Personal information
- Full name: Peter Wilson
- Date of birth: 25 November 1904
- Place of birth: Beith, Scotland
- Date of death: 13 February 1983 (aged 78)
- Place of death: Beith, Scotland
- Position(s): Right half

Youth career
- Beith

Senior career*
- Years: Team / Apps / (Gls)
- 1923–1934: Celtic / 344 / (14)
- 1923: → Beith (loan) / 2 / (0)
- 1934–1938: Hibernian / 87 / (2)
- 1938–1939: Dunfermline Athletic / 14 / (0)
- Total:  / 447 / (16)

International career
- 1926–1933: Scotland / 4 / (0)
- 1926–1933: Scottish League XI / 4 / (0)

Managerial career
- 1938–1939: Dunfermline Athletic

= Peter Wilson (footballer, born 1904) =

Scottish football player and manager (1905-1983)

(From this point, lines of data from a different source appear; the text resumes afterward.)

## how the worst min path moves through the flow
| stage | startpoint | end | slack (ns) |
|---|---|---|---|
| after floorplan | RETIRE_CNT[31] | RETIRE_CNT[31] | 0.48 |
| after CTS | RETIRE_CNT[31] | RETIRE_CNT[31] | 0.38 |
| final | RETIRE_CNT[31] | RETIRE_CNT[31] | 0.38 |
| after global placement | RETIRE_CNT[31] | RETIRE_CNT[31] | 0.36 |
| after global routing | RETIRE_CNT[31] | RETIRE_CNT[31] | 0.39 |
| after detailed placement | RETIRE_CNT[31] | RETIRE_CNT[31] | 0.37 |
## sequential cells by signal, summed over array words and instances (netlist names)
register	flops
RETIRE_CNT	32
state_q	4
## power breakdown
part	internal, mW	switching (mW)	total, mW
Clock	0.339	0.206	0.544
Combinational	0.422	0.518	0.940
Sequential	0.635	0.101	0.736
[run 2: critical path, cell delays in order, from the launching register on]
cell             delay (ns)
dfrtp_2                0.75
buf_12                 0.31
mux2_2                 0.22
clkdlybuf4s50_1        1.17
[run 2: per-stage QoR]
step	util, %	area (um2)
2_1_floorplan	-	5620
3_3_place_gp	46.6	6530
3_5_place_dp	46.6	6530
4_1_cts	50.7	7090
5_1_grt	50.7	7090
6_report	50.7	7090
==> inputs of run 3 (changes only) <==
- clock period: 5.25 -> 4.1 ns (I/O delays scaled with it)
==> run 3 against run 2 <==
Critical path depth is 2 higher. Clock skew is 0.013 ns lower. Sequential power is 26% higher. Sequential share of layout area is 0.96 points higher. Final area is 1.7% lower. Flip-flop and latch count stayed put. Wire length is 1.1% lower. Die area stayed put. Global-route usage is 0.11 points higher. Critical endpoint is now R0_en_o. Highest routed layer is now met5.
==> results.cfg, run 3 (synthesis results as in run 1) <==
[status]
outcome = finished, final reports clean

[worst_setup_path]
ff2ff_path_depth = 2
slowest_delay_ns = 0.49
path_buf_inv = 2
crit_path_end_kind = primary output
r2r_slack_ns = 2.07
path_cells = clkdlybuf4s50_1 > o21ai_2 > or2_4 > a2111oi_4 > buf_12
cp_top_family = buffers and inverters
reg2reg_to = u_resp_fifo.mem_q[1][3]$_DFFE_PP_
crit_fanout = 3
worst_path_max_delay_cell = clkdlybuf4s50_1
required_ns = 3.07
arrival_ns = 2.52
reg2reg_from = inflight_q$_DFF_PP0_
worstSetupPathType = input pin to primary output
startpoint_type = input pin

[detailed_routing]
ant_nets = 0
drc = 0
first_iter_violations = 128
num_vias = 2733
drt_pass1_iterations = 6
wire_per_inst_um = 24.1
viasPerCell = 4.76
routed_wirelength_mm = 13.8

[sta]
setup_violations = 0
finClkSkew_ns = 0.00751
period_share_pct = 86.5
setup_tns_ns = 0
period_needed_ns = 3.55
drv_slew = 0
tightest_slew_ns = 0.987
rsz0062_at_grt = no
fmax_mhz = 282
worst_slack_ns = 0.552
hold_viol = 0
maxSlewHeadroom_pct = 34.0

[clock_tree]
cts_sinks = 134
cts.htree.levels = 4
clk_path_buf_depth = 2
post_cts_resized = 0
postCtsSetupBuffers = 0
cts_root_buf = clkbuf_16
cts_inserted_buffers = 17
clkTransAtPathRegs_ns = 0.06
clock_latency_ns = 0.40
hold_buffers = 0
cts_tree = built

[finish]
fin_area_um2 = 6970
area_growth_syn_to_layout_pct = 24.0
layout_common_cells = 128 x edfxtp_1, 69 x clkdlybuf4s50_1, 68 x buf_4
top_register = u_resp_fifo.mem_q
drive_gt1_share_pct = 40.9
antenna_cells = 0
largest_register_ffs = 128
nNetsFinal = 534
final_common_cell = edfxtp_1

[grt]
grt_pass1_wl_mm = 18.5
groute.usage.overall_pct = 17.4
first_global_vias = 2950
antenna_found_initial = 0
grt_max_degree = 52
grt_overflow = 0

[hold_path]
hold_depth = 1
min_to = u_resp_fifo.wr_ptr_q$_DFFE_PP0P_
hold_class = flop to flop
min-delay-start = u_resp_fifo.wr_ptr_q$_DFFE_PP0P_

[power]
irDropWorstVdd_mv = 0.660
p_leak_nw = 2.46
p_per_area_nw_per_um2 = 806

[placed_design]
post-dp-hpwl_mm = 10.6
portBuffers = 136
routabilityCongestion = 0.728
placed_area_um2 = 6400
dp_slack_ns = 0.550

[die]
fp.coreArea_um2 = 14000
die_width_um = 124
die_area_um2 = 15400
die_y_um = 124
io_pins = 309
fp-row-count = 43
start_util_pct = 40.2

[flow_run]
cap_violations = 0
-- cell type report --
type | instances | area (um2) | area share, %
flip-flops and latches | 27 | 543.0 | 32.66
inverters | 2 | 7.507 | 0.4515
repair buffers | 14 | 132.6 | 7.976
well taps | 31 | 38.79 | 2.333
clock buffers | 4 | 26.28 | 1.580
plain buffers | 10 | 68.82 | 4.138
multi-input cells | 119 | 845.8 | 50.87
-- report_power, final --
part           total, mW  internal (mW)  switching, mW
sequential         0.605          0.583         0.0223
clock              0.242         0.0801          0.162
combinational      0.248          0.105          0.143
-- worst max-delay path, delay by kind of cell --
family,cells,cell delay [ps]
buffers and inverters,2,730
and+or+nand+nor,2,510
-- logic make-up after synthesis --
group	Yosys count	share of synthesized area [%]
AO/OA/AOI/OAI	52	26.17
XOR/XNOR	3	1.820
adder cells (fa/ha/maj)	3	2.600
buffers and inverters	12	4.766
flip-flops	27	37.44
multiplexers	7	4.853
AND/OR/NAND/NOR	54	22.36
### src/rtl/multi_debouncer.sv
// Multi-channel push-button debouncer: 2-flop sync, symmetric integrator, press/release pulses.
// Optional long-press detection when MULTI_DEBOUNCER_LONG_PRESS_EN is defined.
module multi_debouncer #(
    parameter int CHANNELS   = 4,
    parameter int SAMPLES    = 9,
    parameter int ACTIVE_LOW = 1,
    parameter int LONG_TICKS = 500
) (
    input  logic                  clk_from_divider,
    input  logic                  rst_n,
    multi_debouncer_if.slave      bus
);

    localparam int CW = $clog2(SAMPLES + 1);

    generate
        if (SAMPLES < 2 || CHANNELS < 1 || LONG_TICKS <= SAMPLES) begin : g_bad_cfg
            $fatal(1, "multi_debouncer: illegal SAMPLES/CHANNELS/LONG_TICKS combination");
        end
    endgenerate

    logic [CHANNELS-1:0] lvl;
    logic [CHANNELS-1:0] sync1_q, sync1_d;
    logic [CHANNELS-1:0] sync2_q, sync2_d;
    logic [CHANNELS-1:0] out_state_q, out_state_d;
    logic [CHANNELS-1:0] press_pulse_q, press_pulse_d;
    logic [CHANNELS-1:0] release_pulse_q, release_pulse_d;
    logic [CHANNELS-1:0] flip;
    logic [CW-1:0]       cnt_q [CHANNELS];
    logic [CW-1:0]       cnt_d [CHANNELS];

    always_comb begin
        lvl     = (ACTIVE_LOW != 0) ? ~bus.button : bus.button;
        sync1_d = lvl;
        sync2_d = sync1_q;
    end

    // Any sample agreeing with the debounced level restarts the count.
    always_comb begin
        flip = '0;
        for (int unsigned i = 0; i < CHANNELS; i++) begin
            cnt_d[i] = '0;
            if (sync2_q[i] != out_state_q[i]) begin
                if (cnt_q[i] == CW'(SAMPLES - 1)) begin
                    flip[i] = 1'b1;
                end else begin
                    cnt_d[i] = cnt_q[i] + 1'b1;
                end
            end
        end
        out_state_d     = out_state_q ^ flip;
        press_pulse_d   = flip & ~out_state_q;
        release_pulse_d = flip & out_state_q;
    end

    always_ff @(posedge clk_from_divider or negedge rst_n) begin
        if (!rst_n) begin
            sync1_q         <= '0;
            sync2_q         <= '0;
            out_state_q     <= '0;
            press_pulse_q   <= '0;
            release_pulse_q <= '0;
            for (int unsigned i = 0; i < CHANNELS; i++) begin
                cnt_q[i] <= '0;
            end
        end else begin
            sync1_q         <= sync1_d;
            sync2_q         <= sync2_d;
            out_state_q     <= out_state_d;
            press_pulse_q   <= press_pulse_d;
            release_pulse_q <= release_pulse_d;
            for (int unsigned i = 0; i < CHANNELS; i++) begin
                cnt_q[i] <= cnt_d[i];
            end
        end
    end

    assign bus.out_state     = out_state_q;
    assign bus.press_pulse   = press_pulse_q;
    assign bus.release_pulse = release_pulse_q;

`ifdef MULTI_DEBOUNCER_LONG_PRESS_EN
    localparam logic [15:0] LONG_LIM = 16'(LONG_TICKS);

    logic [15:0]         hold_q [CHANNELS];
    logic [15:0]         hold_d [CHANNELS];
    logic [CHANNELS-1:0] fired_q, fired_d;
    logic [CHANNELS-1:0] long_press_q, long_press_d;

    // Hold counter saturates at LONG_LIM; the fired flag blocks repeats until release.
    always_comb begin
        fired_d      = '0;
        long_press_d = '0;
        for (int unsigned i = 0; i < CHANNELS; i++) begin
            hold_d[i] = '0;
            if (out_state_q[i]) begin
                hold_d[i]       = (hold_q[i] == LONG_LIM) ? hold_q[i] : hold_q[i] + 16'd1;
                long_press_d[i] = (hold_q[i] == LONG_LIM - 16'd1) && !fired_q[i];
                fired_d[i]      = fired_q[i] | long_press_d[i];
            end
        end
    end

    always_ff @(posedge clk_from_divider or negedge rst_n) begin
        if (!rst_n) begin
            fired_q      <= '0;
            long_press_q <= '0;
            for (int unsigned i = 0; i < CHANNELS; i++) begin
                hold_q[i] <= '0;
            end
        end else begin
            fired_q      <= fired_d;
            long_press_q <= long_press_d;
            for (int unsigned i = 0; i < CHANNELS; i++) begin
                hold_q[i] <= hold_d[i];
            end
        end
    end

    assign bus.long_press = long_press_q;
`else
    assign bus.long_press = '0;
`endif

    a_pulse_exclusive: assert property (
        @(posedge clk_from_divider) disable iff (!rst_n)
        (press_pulse_q & release_pulse_q) == '0
    );

endmodule
## src/rtl/subtrator_serial.sv

```systemverilog
// subtrator_serial: bit-serial subtractor, a = soma - b (mod 2^WIDTH), LSB first.
// One full-subtractor cell, one borrow flop, operand shift registers and a bit
// counter, sequenced by a small IDLE/SHIFT/DONE FSM with a start/busy/done handshake.
//
// Optional build macro: SUBTRATOR_OVF_EN
//   defined   -> adds output ovf (signed two's-complement overflow of soma - b)
//   undefined -> no ovf port and no overflow logic
//
// State table
//   state   | meaning
//   S_IDLE  | waiting for start; a/borrow hold the last result
//   S_SHIFT | one bit per clock through the full-subtractor cell
//   S_DONE  | a/borrow just updated, done high for this single cycle

module subtrator_serial #(
  parameter int WIDTH = 4
) (
  input  logic             clk,
  input  logic             rst,
  input  logic             start,
  input  logic [WIDTH-1:0] soma,
  input  logic [WIDTH-1:0] b,
  output logic             busy,
  output logic             done,
  output logic [WIDTH-1:0] a,
  output logic             borrow
`ifdef SUBTRATOR_OVF_EN
  ,
  output logic             ovf
`endif
);

  localparam int CW = (WIDTH > 1) ? $clog2(WIDTH) : 1;
  localparam logic [CW-1:0] CNT_LAST = CW'(WIDTH - 1);

  typedef enum logic [1:0] {
    S_IDLE  = 2'd0,
    S_SHIFT = 2'd1,
    S_DONE  = 2'd2
  } state_t;

  state_t           state_q;
  logic [WIDTH-1:0] s_q;       // minuend shift register, LSB consumed first
  logic [WIDTH-1:0] b_q;       // subtrahend shift register
  logic [WIDTH-1:0] res_q;     // result shadow, filled from the MSB side
  logic [CW-1:0]    cnt_q;
  logic             br_q;      // running borrow between bit positions
  logic             busy_q;
  logic             done_q;
  logic [WIDTH-1:0] a_q;
  logic             borrow_q;

  logic             diff_d;
  logic             br_d;
  logic [WIDTH-1:0] res_d;

`ifdef SUBTRATOR_OVF_EN
  // Operand sign bits are shifted out of s_q/b_q, so keep a copy for the overflow test.
  logic             s_msb_q;
  logic             b_msb_q;
  logic             ovf_q;
`endif

  // Full-subtractor cell on the current LSBs plus the shadow register's next value.
  always_comb begin
    diff_d = s_q[0] ^ b_q[0] ^ br_q;
    br_d   = (~s_q[0] & b_q[0]) | (~(s_q[0] ^ b_q[0]) & br_q);
    res_d  = {diff_d, res_q[WIDTH-1:1]};
  end

  // Controlling FSM with all datapath registers and registered outputs.
  always_ff @(posedge clk or posedge rst) begin
    if (rst) begin
      state_q  <= S_IDLE;
      s_q      <= '0;
      b_q      <= '0;
      res_q    <= '0;
      cnt_q    <= '0;
      br_q     <= 1'b0;
      busy_q   <= 1'b0;
      done_q   <= 1'b0;
      a_q      <= '0;
      borrow_q <= 1'b0;
`ifdef SUBTRATOR_OVF_EN
      s_msb_q  <= 1'b0;
      b_msb_q  <= 1'b0;
      ovf_q    <= 1'b0;
`endif
    end else begin
      case (state_q)
        S_IDLE, S_DONE: begin
          done_q <= 1'b0;
          if (start) begin
            s_q     <= soma;
            b_q     <= b;
            res_q   <= '0;
            br_q    <= 1'b0;
            cnt_q   <= '0;
            busy_q  <= 1'b1;
            state_q <= S_SHIFT;
`ifdef SUBTRATOR_OVF_EN
            s_msb_q <= soma[WIDTH-1];
            b_msb_q <= b[WIDTH-1];
`endif
          end else begin
            busy_q  <= 1'b0;
            state_q <= S_IDLE;
          end
        end

        S_SHIFT: begin
          s_q   <= s_q >> 1;
          b_q   <= b_q >> 1;
          br_q  <= br_d;
          res_q <= res_d;
          cnt_q <= cnt_q + CW'(1);
          // Last bit: the completed word (including this bit) goes straight to a.
          if (cnt_q == CNT_LAST) begin
            a_q      <= res_d;
            borrow_q <= br_d;
            busy_q   <= 1'b0;
            done_q   <= 1'b1;
            state_q  <= S_DONE;
`ifdef SUBTRATOR_OVF_EN
            ovf_q    <= (s_msb_q != b_msb_q) && (diff_d != s_msb_q);
`endif
          end
        end

        default: begin
          busy_q  <= 1'b0;
          done_q  <= 1'b0;
          state_q <= S_IDLE;
        end
      endcase
    end
  end

  assign busy   = busy_q;
  assign done   = done_q;
  assign a      = a_q;
  assign borrow = borrow_q;
`ifdef SUBTRATOR_OVF_EN
  assign ovf    = ovf_q;
`endif

endmodule
```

Peter Wilson (25 November 1904 – 13 February 1983) was a Scottish football player and manager.

Born in Beith in Cunninghame (North Ayrshire), Wilson played for Celtic, Hibernian and the Scotland national football team. With Celtic he won four Scottish Cup medals in 1925, 1927, 1931 and 1933 and one Scottish league medal in 1933. He later became player-manager of Dunfermline Athletic and a coach at Kilmarnock.